Ferguson couldn’t believe it. But the blood glucose results spoke for themselves – they were back within the normal range.
The genetic profiling also spelled good news for Cubitt’s cardiovascular health. Results showed he had a gene variant that impaired his ability to produce folate in its active form. Active folate has a protective role in the lining of blood vessels, so Ferguson put him on an active folate supplement.
Cubitt believes this intervention, on top of surgery, has lengthened the time between heart attacks, which used to happen every three years.
Tailored diets
Using our genetic make-up to guide medical treatment is known as precision medicine. It includes genomics – using an individual’s genetic information to predict susceptibility to disease and decide treatments; pharmacogenomics – determining which drugs you may have a reaction to based on your genetics (see A test helping Kiwis use their genetic data to avoid drug reactions is in the works); and nutrigenomics – understanding nutrient effects on your genetic make-up and tailoring diets to influence health.
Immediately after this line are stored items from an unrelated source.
### config.mk
export PLATFORM = sky130hd
export DESIGN_NAME = decode_stage
export DESIGN_NICKNAME = d
export VERILOG_FILES = /design/src/rtl/decode_stage.sv
export SDC_FILE = /design/constraint.sdc
export NUM_CORES = 1
export LEC_CHECK = 0
export BUFFER_PORTS_ARGS = -buffer_cell sky130_fd_sc_hd__buf_4
export CORE_ASPECT_RATIO = 1.75
export CORE_MARGIN = 3
export CORE_UTILIZATION = 49
export DETAILED_ROUTE_END_ITERATION = 8
export PLACE_DENSITY = 0.72
export SLEW_MARGIN = 0
export SYNTH_ARGS = -nofsm -noshare
export SYNTH_HDL_FRONTEND = slang
export SYNTH_SLANG_ARGS = --single-unit
### constraint.sdc
create_clock -name clk -period 28.2 [get_ports clk]
set_clock_uncertainty 0.05 [all_clocks]
set_input_delay 0 -clock clk [delete_from_list [all_inputs] [get_ports clk]]
set_output_delay 0 -clock clk [all_outputs]
set_load 0.05 [all_outputs]
### src/rtl/decode_stage.sv
// ============================================================================
// decode_stage : N-lane decode with two-entry output skid buffer.
// Optional lane compaction under `DECODE_LANE_COMPACT_EN.   Revision: 1.0
// ============================================================================
`default_nettype none

package d_r_pkg;
   typedef struct packed {
      logic        taken;
      logic [31:0] target;
   } predict_info_t;

   localparam logic [3:0] FU_ALU = 4'b0001;
   localparam logic [3:0] FU_LSU = 4'b0010;
   localparam logic [3:0] FU_BRU = 4'b0100;
   localparam logic [3:0] FU_CSR = 4'b1000;
   localparam logic [1:0] LS_LD  = 2'b01;
   localparam logic [1:0] LS_ST  = 2'b10;

   typedef struct packed {
      logic [4:0]    r_arfid0;
      logic [4:0]    r_arfid1;
      logic [4:0]    w_arfid;
      logic [31:0]   imm;
      logic [3:0]    fu_type;
      logic [1:0]    ls_type;
      logic [13:0]   csr_num;
      logic          decode_err;
      predict_info_t predict;
   } uop_t;
endpackage
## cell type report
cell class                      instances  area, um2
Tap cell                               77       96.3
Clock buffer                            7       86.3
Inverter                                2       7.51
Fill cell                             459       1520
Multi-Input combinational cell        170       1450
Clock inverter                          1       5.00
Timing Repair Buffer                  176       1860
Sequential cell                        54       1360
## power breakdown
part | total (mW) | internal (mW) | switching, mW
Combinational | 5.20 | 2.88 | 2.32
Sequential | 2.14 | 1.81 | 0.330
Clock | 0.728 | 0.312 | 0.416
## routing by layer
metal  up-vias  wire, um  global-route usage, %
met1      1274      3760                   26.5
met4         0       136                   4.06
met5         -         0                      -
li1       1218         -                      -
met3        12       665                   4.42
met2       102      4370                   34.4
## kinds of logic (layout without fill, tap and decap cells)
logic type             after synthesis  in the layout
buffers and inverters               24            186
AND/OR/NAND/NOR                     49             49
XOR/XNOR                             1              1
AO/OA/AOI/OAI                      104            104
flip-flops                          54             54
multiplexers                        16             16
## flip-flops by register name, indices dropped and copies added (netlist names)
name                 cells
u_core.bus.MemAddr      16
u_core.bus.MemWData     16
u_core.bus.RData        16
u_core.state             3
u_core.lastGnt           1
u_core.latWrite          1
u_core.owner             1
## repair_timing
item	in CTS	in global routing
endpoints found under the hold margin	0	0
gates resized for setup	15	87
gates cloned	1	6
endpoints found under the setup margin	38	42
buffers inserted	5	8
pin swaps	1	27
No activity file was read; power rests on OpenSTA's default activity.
--- src/rtl/hazard_stall_ctrl_if.sv ---
// ID/EX/MEM hazard inputs and stall/flush outputs of the stall controller.
interface hazard_stall_ctrl_if #(
   parameter int unsigned REG_ADDR_W = 5,
   parameter int unsigned PERF_CNT_W = 32
);
   logic [REG_ADDR_W-1:0] rs1_id;
   logic [REG_ADDR_W-1:0] rs2_id;
   logic                  rs1_used_id;
   logic                  rs2_used_id;
   logic [1:0]            branch_id;
   logic [REG_ADDR_W-1:0] rd_ex;
   logic                  reg_write_ex;
   logic                  mem_read_ex;
   logic [REG_ADDR_W-1:0] rd_mem;
   logic                  mem_read_mem;
   logic                  branch_taken_id;
   logic                  div_busy_ex;
   logic                  stall;
   logic                  pc_en;
   logic                  if_id_en;
   logic                  id_ex_flush;
   logic                  if_id_flush;
   logic [PERF_CNT_W-1:0] stall_cycles;

   // pipeline side
   modport master (
      output rs1_id, rs2_id, rs1_used_id, rs2_used_id, branch_id,
             rd_ex, reg_write_ex, mem_read_ex, rd_mem, mem_read_mem,
             branch_taken_id, div_busy_ex,
      input  stall, pc_en, if_id_en, id_ex_flush, if_id_flush, stall_cycles
   );

   // controller side
   modport slave (
      input  rs1_id, rs2_id, rs1_used_id, rs2_used_id, branch_id,
             rd_ex, reg_write_ex, mem_read_ex, rd_mem, mem_read_mem,
             branch_taken_id, div_busy_ex,
      output stall, pc_en, if_id_en, id_ex_flush, if_id_flush, stall_cycles
   );
endinterface

--- src/rtl/hazard_detect.sv ---
// Combinational RAW hazard detection: required stall cycles for the ID instruction.
module hazard_detect
   import hazard_pkg::*;
#(
   parameter int unsigned REG_ADDR_W = 5
) (
   input  logic [REG_ADDR_W-1:0] rs1_id,
   input  logic [REG_ADDR_W-1:0] rs2_id,
   input  logic                  rs1_used_id,
   input  logic                  rs2_used_id,
   input  logic [1:0]            branch_id,
   input  logic [REG_ADDR_W-1:0] rd_ex,
   input  logic                  reg_write_ex,
   input  logic                  mem_read_ex,
   input  logic [REG_ADDR_W-1:0] rd_mem,
   input  logic                  mem_read_mem,
   output stall_cnt_t            n_c
);

   logic is_branch;
   logic use_rs2;
   logic match_ex;
   logic match_mem;

   always_comb begin
      is_branch = (branch_id == BR_COND) || (branch_id == BR_JALR);
      // JALR only reads rs1 in ID
      use_rs2   = rs2_used_id && (branch_id != BR_JALR);
      match_ex  = (rd_ex != '0) &&
                  ((rs1_used_id && (rs1_id == rd_ex)) || (use_rs2 && (rs2_id == rd_ex)));
      match_mem = (rd_mem != '0) &&
                  ((rs1_used_id && (rs1_id == rd_mem)) || (use_rs2 && (rs2_id == rd_mem)));

      n_c = STALL_N0;
      if (mem_read_mem && is_branch && match_mem) begin
         n_c = STALL_N1;
      end
      if (reg_write_ex && !mem_read_ex && is_branch && match_ex) begin
         n_c = STALL_N1;
      end
      // load-use dominates: the branch needs the loaded value in ID, two cycles away
      if (mem_read_ex && match_ex) begin
         n_c = is_branch ? STALL_N2 : STALL_N1;
      end
   end

endmodule

--- src/rtl/hazard_stall_ctrl.sv ---
// Pipeline stall/flush controller with saturating stall-cycle counter.
// Optional MULDIV_STALL_EN: stall while the divider in EX is busy (DIV_WAIT).
module hazard_stall_ctrl
   import hazard_pkg::*;
#(
   parameter int unsigned REG_ADDR_W = REG_ADDR_W_DEF,
   parameter int unsigned PERF_CNT_W = PERF_CNT_W_DEF
) (
   input  logic              clk,
   input  logic              reset,
   hazard_stall_ctrl_if.slave bus
);

   state_e                state_q;
   state_e                state_d;
   logic [PERF_CNT_W-1:0] stall_cycles_q;
   logic [PERF_CNT_W-1:0] stall_cycles_d;
   stall_cnt_t            n_c;
   logic                  stall_c;
   logic                  stall_out_c;
   logic                  div_busy_c;

   hazard_detect #(
      .REG_ADDR_W (REG_ADDR_W)
   ) u_detect (
      .rs1_id       (bus.rs1_id),
      .rs2_id       (bus.rs2_id),
      .rs1_used_id  (bus.rs1_used_id),
      .rs2_used_id  (bus.rs2_used_id),
      .branch_id    (bus.branch_id),
      .rd_ex        (bus.rd_ex),
      .reg_write_ex (bus.reg_write_ex),
      .mem_read_ex  (bus.mem_read_ex),
      .rd_mem       (bus.rd_mem),
      .mem_read_mem (bus.mem_read_mem),
      .n_c          (n_c)
   );

`ifdef MULDIV_STALL_EN
   assign div_busy_c = bus.div_busy_ex;
`else
   logic unused_div_busy;
   assign unused_div_busy = bus.div_busy_ex;
   assign div_busy_c      = 1'b0;
`endif

   // state register and stall counter
   always_ff @(posedge clk) begin
      if (!reset) begin
         state_q        <= IDLE;
         stall_cycles_q <= '0;
      end else begin
         state_q        <= state_d;
         stall_cycles_q <= stall_cycles_d;
      end
   end

   // next state and raw stall request
   always_comb begin
      state_d = state_q;
      stall_c = 1'b0;
      case (state_q)
         IDLE: begin
            if (div_busy_c) begin
               stall_c = 1'b1;
               state_d = DIV_WAIT;
            end else begin
               stall_c = (n_c != STALL_N0);
               state_d = (n_c == STALL_N2) ? STALL2 : IDLE;
            end
         end
         STALL2: begin
            stall_c = 1'b1;
            state_d = IDLE;
         end
         DIV_WAIT: begin
            // exit cycle behaves exactly like IDLE without the divider term
            if (div_busy_c) begin
               stall_c = 1'b1;
            end else begin
               stall_c = (n_c != STALL_N0);
               state_d = (n_c == STALL_N2) ? STALL2 : IDLE;
            end
         end
         default: begin
            state_d = IDLE;
         end
      endcase
   end

   // outputs are held in their run state while reset is low
   always_comb begin
      stall_out_c    = reset && stall_c;
      stall_cycles_d = stall_cycles_q;
      if (stall_out_c && !(&stall_cycles_q)) begin
         stall_cycles_d = stall_cycles_q + PERF_CNT_W'(1);
      end
   end

   assign bus.stall        = stall_out_c;
   assign bus.pc_en        = !stall_out_c;
   assign bus.if_id_en     = !stall_out_c;
   assign bus.id_ex_flush  = stall_out_c;
   assign bus.if_id_flush  = reset && bus.branch_taken_id && !stall_out_c;
   assign bus.stall_cycles = stall_cycles_q;

endmodule

--- src/flat_wrapper.sv ---
// flat-port wrapper written by rule: the top's interface ports become plain ports
module hazard_stall_ctrl_flat import hazard_pkg::*;
#(
   parameter int unsigned REG_ADDR_W = REG_ADDR_W_DEF,
   parameter int unsigned PERF_CNT_W = PERF_CNT_W_DEF
)
  (clk, reset, bus_rs1_id, bus_rs2_id, bus_rs1_used_id, bus_rs2_used_id, bus_branch_id, bus_rd_ex, bus_reg_write_ex, bus_mem_read_ex, bus_rd_mem, bus_mem_read_mem, bus_branch_taken_id, bus_div_busy_ex, bus_stall, bus_pc_en, bus_if_id_en, bus_id_ex_flush, bus_if_id_flush, bus_stall_cycles);
  hazard_stall_ctrl_if #(.REG_ADDR_W(REG_ADDR_W), .PERF_CNT_W(PERF_CNT_W)) bus_i ();
  input  logic clk;
  input  logic reset;
  input wire logic [$bits(bus_i.rs1_id)-1:0] bus_rs1_id;
  input wire logic [$bits(bus_i.rs2_id)-1:0] bus_rs2_id;
  input wire logic [$bits(bus_i.rs1_used_id)-1:0] bus_rs1_used_id;
  input wire logic [$bits(bus_i.rs2_used_id)-1:0] bus_rs2_used_id;
  input wire logic [$bits(bus_i.branch_id)-1:0] bus_branch_id;
  input wire logic [$bits(bus_i.rd_ex)-1:0] bus_rd_ex;
  input wire logic [$bits(bus_i.reg_write_ex)-1:0] bus_reg_write_ex;
  input wire logic [$bits(bus_i.mem_read_ex)-1:0] bus_mem_read_ex;
  input wire logic [$bits(bus_i.rd_mem)-1:0] bus_rd_mem;
  input wire logic [$bits(bus_i.mem_read_mem)-1:0] bus_mem_read_mem;
  input wire logic [$bits(bus_i.branch_taken_id)-1:0] bus_branch_taken_id;
  input wire logic [$bits(bus_i.div_busy_ex)-1:0] bus_div_busy_ex;
  output wire logic [$bits(bus_i.stall)-1:0] bus_stall;
  output wire logic [$bits(bus_i.pc_en)-1:0] bus_pc_en;
  output wire logic [$bits(bus_i.if_id_en)-1:0] bus_if_id_en;
  output wire logic [$bits(bus_i.id_ex_flush)-1:0] bus_id_ex_flush;
  output wire logic [$bits(bus_i.if_id_flush)-1:0] bus_if_id_flush;
  output wire logic [$bits(bus_i.stall_cycles)-1:0] bus_stall_cycles;
  assign bus_i.rs1_id = bus_rs1_id;
  assign bus_i.rs2_id = bus_rs2_id;
  assign bus_i.rs1_used_id = bus_rs1_used_id;
  assign bus_i.rs2_used_id = bus_rs2_used_id;
  assign bus_i.branch_id = bus_branch_id;
  assign bus_i.rd_ex = bus_rd_ex;
  assign bus_i.reg_write_ex = bus_reg_write_ex;
  assign bus_i.mem_read_ex = bus_mem_read_ex;
  assign bus_i.rd_mem = bus_rd_mem;
  assign bus_i.mem_read_mem = bus_mem_read_mem;
  assign bus_i.branch_taken_id = bus_branch_taken_id;
  assign bus_i.div_busy_ex = bus_div_busy_ex;
  assign bus_stall = bus_i.stall;
  assign bus_pc_en = bus_i.pc_en;
  assign bus_if_id_en = bus_i.if_id_en;
  assign bus_id_ex_flush = bus_i.id_ex_flush;
  assign bus_if_id_flush = bus_i.if_id_flush;
  assign bus_stall_cycles = bus_i.stall_cycles;
  hazard_stall_ctrl #(.REG_ADDR_W(REG_ADDR_W), .PERF_CNT_W(PERF_CNT_W)) u_core (.clk(clk), .reset(reset), .bus(bus_i));
endmodule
For 14 years precision medicine has been Ferguson’s passion, teasing out genetic reasons for patients’ responses to treatment and finding solutions that include essential nutrients. He is a pioneer in the field, devoting thousands of hours to study and research and overseas conferences on the “omics”.
The GP of more than 40 years is inspired by seeing huge variations in genetic responses, such as the reactions shown by 800 people in a 2015 Israeli study to eating a slice of bread. For a few, their blood glucose level barely changed. For others, their levels went stratospheric within an hour or two.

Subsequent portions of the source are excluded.